恐らく、結芽にとってその一ヶ月は、数年間が経ったほどのゆっくりとした時間の進みだっただろう。
証拠として、結芽の最近の言動は常軌を逸したものが多くなってきている。
幻聴、幻覚は当たり前、時には狂気じみた笑い声を突然発すると言う事例も出てきた。
紗南や朱音、紫等の指揮に関わる者に、カウンセリングを受けるように言われ、受けてはいるが全く持って効果は見られない。

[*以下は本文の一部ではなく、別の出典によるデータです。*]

$ cat src/rtl/fetch_fd_pkg.sv
`default_nettype none
// ============================================================================
//  Module   : fetch_pkg
//  Purpose  : Shared types and constants for the fetch stage and the
//             fetch/decode pipeline register.
//             - NOP_INSTR : bubble encoding handed to decode
//             - OP_HALT   : opcode field value of the halt instruction
//             - fetch_state_e : FETCH / HOLD / HALTED
//             - fd_payload_t  : {instr, pc2, valid} carried into decode
//  Revision : 1.0 - initial release
// ============================================================================
package fetch_pkg;

    localparam logic [15:0] NOP_INSTR = 16'h0800;
    localparam logic [4:0]  OP_HALT   = 5'b00000;

    typedef enum logic [1:0] {
        FETCH  = 2'd0,
        HOLD   = 2'd1,
        HALTED = 2'd2
    } fetch_state_e;

    typedef struct packed {
        logic [15:0] instr;
        logic [15:0] pc2;
        logic        valid;
    } fd_payload_t;

    // Takes only the opcode field so callers never pass unused operand bits.
    function automatic logic is_halt(input logic [4:0] opcode);
        return (opcode == OP_HALT);
    endfunction

endpackage
`default_nettype wire

$ cat src/rtl/fetch_fd_if.sv
`default_nettype none
// ============================================================================
//  Module   : fetch_fd_if
//  Purpose  : Bundles the instruction-memory bus, the decode-side F/D outputs
//             and the control inputs (stall, redirect) of the fetch stage.
//  Modports : master - the fetch stage (drives imem_addr/imem_rd and the F/D
//                      outputs, receives memory data and control inputs)
//             slave  - the environment (memory, decode, branch resolution)
//  Revision : 1.0 - initial release
// ============================================================================
interface fetch_fd_if;

    logic [15:0] imem_addr;
    logic        imem_rd;
    logic [15:0] imem_rdata;
    logic        imem_done;
    logic        stall_fd;
    logic        redirect;
    logic [15:0] redirect_pc;
    logic [15:0] instr_fd;
    logic [15:0] pc2_fd;
    logic        valid_fd;
    logic        halted;
    logic        err_fetch;

    modport master (
        output imem_addr, imem_rd,
        input  imem_rdata, imem_done,
        input  stall_fd, redirect, redirect_pc,
        output instr_fd, pc2_fd, valid_fd, halted, err_fetch
    );

    modport slave (
        input  imem_addr, imem_rd,
        output imem_rdata, imem_done,
        output stall_fd, redirect, redirect_pc,
        input  instr_fd, pc2_fd, valid_fd, halted, err_fetch
    );

endinterface
`default_nettype wire

$ cat src/rtl/fetch_fd_skid.sv
`default_nettype none
// ============================================================================
//  Module   : fd_skid
//  Purpose  : One-entry skid buffer for a pipeline register payload.
//  Ports    : clk, rst_n   - clock, synchronous active-low reset
//             load         - capture d (entry becomes full)
//             drain        - consumer took q (entry becomes empty)
//             clear        - flush, highest priority
//             d / q        - payload in / stored payload
//             full         - q holds a live entry
//  Revision : 1.0 - initial release
// ============================================================================
module fd_skid
    import fetch_pkg::*;
(
    input  wire logic        clk,
    input  wire logic        rst_n,
    input  wire logic        load,
    input  wire logic        drain,
    input  wire logic        clear,
    input  wire fd_payload_t d,
    output fd_payload_t      q,
    output logic             full
);

    fd_payload_t data_d, data_q;
    logic        full_d, full_q;

    always_comb begin
        data_d = data_q;
        full_d = full_q;
        if (clear) begin
            full_d = 1'b0;
        end else if (load) begin
            data_d = d;
            full_d = 1'b1;
        end else if (drain) begin
            full_d = 1'b0;
        end
    end

    always_ff @(posedge clk) begin
        if (!rst_n) begin
            data_q <= '{instr: NOP_INSTR, pc2: 16'h0000, valid: 1'b0};
            full_q <= 1'b0;
        end else begin
            data_q <= data_d;
            full_q <= full_d;
        end
    end

    assign q    = data_q;
    assign full = full_q;

endmodule
`default_nettype wire

$ cat src/rtl/fetch_fd.sv
`default_nettype none
// ============================================================================
//  Module   : fetch_fd
//  Purpose  : Instruction-fetch stage plus fetch/decode pipeline register.
//             Holds the PC, drives instruction memory, absorbs decode
//             back-pressure through a one-entry skid buffer, follows
//             redirects and stops fetching after a halt.
//  Ports    : clk    - clock, all state updates on rising edge
//             rst_n  - synchronous active-low reset
//             bus    - fetch_fd_if.master: imem_addr/imem_rd/imem_rdata/
//                      imem_done, stall_fd, redirect/redirect_pc,
//                      instr_fd/pc2_fd/valid_fd, halted, err_fetch
//  Revision : 1.0 - initial release
// ============================================================================
module fetch_fd
    import fetch_pkg::*;
#(
    parameter logic [15:0] RESET_PC  = 16'h0000,
    parameter logic [15:0] NOP_INSTR = 16'h0800
) (
    input  wire logic      clk,
    input  wire logic      rst_n,
    fetch_fd_if.master     bus
);

    fetch_state_e state_d, state_q;
    logic [15:0]  pc_d, pc_q;
    fd_payload_t  fd_d, fd_q;
    logic         halted_d, halted_q;
    logic         err_d, err_q;

    logic         skid_load, skid_drain, skid_clear, skid_full;
    fd_payload_t  skid_in, skid_q;
    logic [15:0]  pc_plus2;

    // Modulo-2^16: 16'hFFFE + 2 wraps to 16'h0000 silently.
    assign pc_plus2 = pc_q + 16'd2;
    assign skid_in  = '{instr: bus.imem_rdata, pc2: pc_plus2, valid: 1'b1};

    fd_skid u_skid (
        .clk   (clk),
        .rst_n (rst_n),
        .load  (skid_load),
        .drain (skid_drain),
        .clear (skid_clear),
        .d     (skid_in),
        .q     (skid_q),
        .full  (skid_full)
    );

    always_comb begin
        state_d    = state_q;
        pc_d       = pc_q;
        fd_d       = fd_q;
        halted_d   = halted_q;
        err_d      = err_q;
        skid_load  = 1'b0;
        skid_drain = 1'b0;
        skid_clear = 1'b0;

        if (bus.redirect) begin
            // Redirect overrides stall and drops any same-cycle memory data.
            // A bubble keeps the previous pc2 value.
            pc_d       = {bus.redirect_pc[15:1], 1'b0};
            fd_d.instr = NOP_INSTR;
            fd_d.valid = 1'b0;
            skid_clear = 1'b1;
            halted_d   = 1'b0;
            state_d    = FETCH;
            if (bus.redirect_pc[0]) begin
                err_d = 1'b1;
            end
        end else begin
            case (state_q)
                FETCH: begin
                    if (bus.imem_done) begin
                        pc_d = pc_plus2;
                        if (!bus.stall_fd) begin
                            fd_d = skid_in;
                            if (is_halt(bus.imem_rdata[15:11])) begin
                                state_d  = HALTED;
                                halted_d = 1'b1;
                            end
                        end else begin
                            // Decode is stalled: park the word in the skid.
                            skid_load = 1'b1;
                            state_d   = HOLD;
                        end
                    end else if (!bus.stall_fd) begin
                        fd_d.instr = NOP_INSTR;
                        fd_d.valid = 1'b0;
                    end
                end
                HOLD: begin
                    if (!bus.stall_fd && skid_full) begin
                        fd_d       = skid_q;
                        skid_drain = 1'b1;
                        if (is_halt(skid_q.instr[15:11])) begin
                            state_d  = HALTED;
                            halted_d = 1'b1;
                        end else begin
                            state_d = FETCH;
                        end
                    end else if (!bus.stall_fd) begin
                        state_d = FETCH;
                    end
                end
                HALTED: begin
                    // The halt itself is consumed by decode, then bubbles.
                    if (!bus.stall_fd) begin
                        fd_d.instr = NOP_INSTR;
                        fd_d.valid = 1'b0;
                    end
                end
                default: begin
                    state_d = FETCH;
                end
            endcase
        end
    end

    always_ff @(posedge clk) begin
        if (!rst_n) begin
            state_q  <= FETCH;
            pc_q     <= RESET_PC;
            fd_q     <= '{instr: NOP_INSTR, pc2: 16'h0000, valid: 1'b0};
            halted_q <= 1'b0;
            err_q    <= 1'b0;
        end else begin
            state_q  <= state_d;
            pc_q     <= pc_d;
            fd_q     <= fd_d;
            halted_q <= halted_d;
            err_q    <= err_d;
        end
    end

    assign bus.imem_addr = pc_q;
    assign bus.imem_rd   = rst_n && (state_q == FETCH);
    assign bus.instr_fd  = fd_q.instr;
    assign bus.pc2_fd    = fd_q.pc2;
    assign bus.valid_fd  = fd_q.valid;
    assign bus.halted    = halted_q;
    assign bus.err_fetch = err_q;

endmodule
`default_nettype wire

$ cat src/flat_wrapper.sv
// flat-port wrapper written by rule: the top's interface ports become plain ports
module fetch_fd_flat import fetch_pkg::*;
#(
    parameter logic [15:0] RESET_PC  = 16'h0000,
    parameter logic [15:0] NOP_INSTR = 16'h0800
)
  (clk, rst_n, bus_imem_addr, bus_imem_rd, bus_imem_rdata, bus_imem_done, bus_stall_fd, bus_redirect, bus_redirect_pc, bus_instr_fd, bus_pc2_fd, bus_valid_fd, bus_halted, bus_err_fetch);
  fetch_fd_if bus_i ();
  input  wire logic clk;
  input  wire logic rst_n;
  output wire logic [$bits(bus_i.imem_addr)-1:0] bus_imem_addr;
  output wire logic [$bits(bus_i.imem_rd)-1:0] bus_imem_rd;
  input wire logic [$bits(bus_i.imem_rdata)-1:0] bus_imem_rdata;
  input wire logic [$bits(bus_i.imem_done)-1:0] bus_imem_done;
  input wire logic [$bits(bus_i.stall_fd)-1:0] bus_stall_fd;
  input wire logic [$bits(bus_i.redirect)-1:0] bus_redirect;
  input wire logic [$bits(bus_i.redirect_pc)-1:0] bus_redirect_pc;
  output wire logic [$bits(bus_i.instr_fd)-1:0] bus_instr_fd;
  output wire logic [$bits(bus_i.pc2_fd)-1:0] bus_pc2_fd;
  output wire logic [$bits(bus_i.valid_fd)-1:0] bus_valid_fd;
  output wire logic [$bits(bus_i.halted)-1:0] bus_halted;
  output wire logic [$bits(bus_i.err_fetch)-1:0] bus_err_fetch;
  assign bus_imem_addr = bus_i.imem_addr;
  assign bus_imem_rd = bus_i.imem_rd;
  assign bus_i.imem_rdata = bus_imem_rdata;
  assign bus_i.imem_done = bus_imem_done;
  assign bus_i.stall_fd = bus_stall_fd;
  assign bus_i.redirect = bus_redirect;
  assign bus_i.redirect_pc = bus_redirect_pc;
  assign bus_instr_fd = bus_i.instr_fd;
  assign bus_pc2_fd = bus_i.pc2_fd;
  assign bus_valid_fd = bus_i.valid_fd;
  assign bus_halted = bus_i.halted;
  assign bus_err_fetch = bus_i.err_fetch;
  fetch_fd #(.RESET_PC(RESET_PC), .NOP_INSTR(NOP_INSTR)) u_core (.clk(clk), .rst_n(rst_n), .bus(bus_i));
endmodule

一周まわって、可奈美や真希たちとは話すようになったが、何時スイッチが入るか分からない結芽の対処に誰もが困っていた。
……眠っている百合でさえも。
「…………………………」
「百合、あなたの所為じゃないよ」
「……でも、私がヘマしなかったらーー」
「あのねぇ、人間誰しも完璧になるなんて無理なの。どう足掻いても未完成、それが人間ってものよ。……もし、完璧になれた人間が居たとしたら、それはもう人間じゃない。人間の枠組みを超えたナニカよ」
真っ白な世界に聖の声が響く。
勿論、百合の心にも。
……それでも、百合の心には結芽に何かしてあげたい、と言う思いが残っている。
追い詰められた人間は何をするか分からない。
現に、結芽はノロに手を出そうとしている。
気持ちは分かる……分かるが……止めなくてはならない。
(……命懸けで助けられる側って、こんなに苦しくて……辛いんだ)
今まで知らなかった。
いつも命懸けで助ける側だったから……
気付かされる側だったから……
命懸けで助けられても、助けられ方は喜ばないと。
「なにか、出来ないのかな…?」
「今の所はね。…時間も一ヶ月を切った。そろそろ向こうも動き始めるかもね」
「黒桜……どう動くのかな?」
「さぁ? 私も分かんないよ。結芽ちゃんが作戦会議に参加すれば、何か分かるかもしれないけど……」
紗南たちが必死に動いているものの、敵の尻尾は思うように掴めない。
外の空気はピリピリとしたものだ。
百合の頭の中には、考えても仕方のない
結芽の為に動きたいし、みんなの為に動きたい。
けれど、今の自分の体は、そうやって動く事を許してくれない。
「みんな……大丈夫だよね?」
信頼は無くなってないのに、不安が募っていく。
少女は、夢の世界の中でもがき苦しんでいた……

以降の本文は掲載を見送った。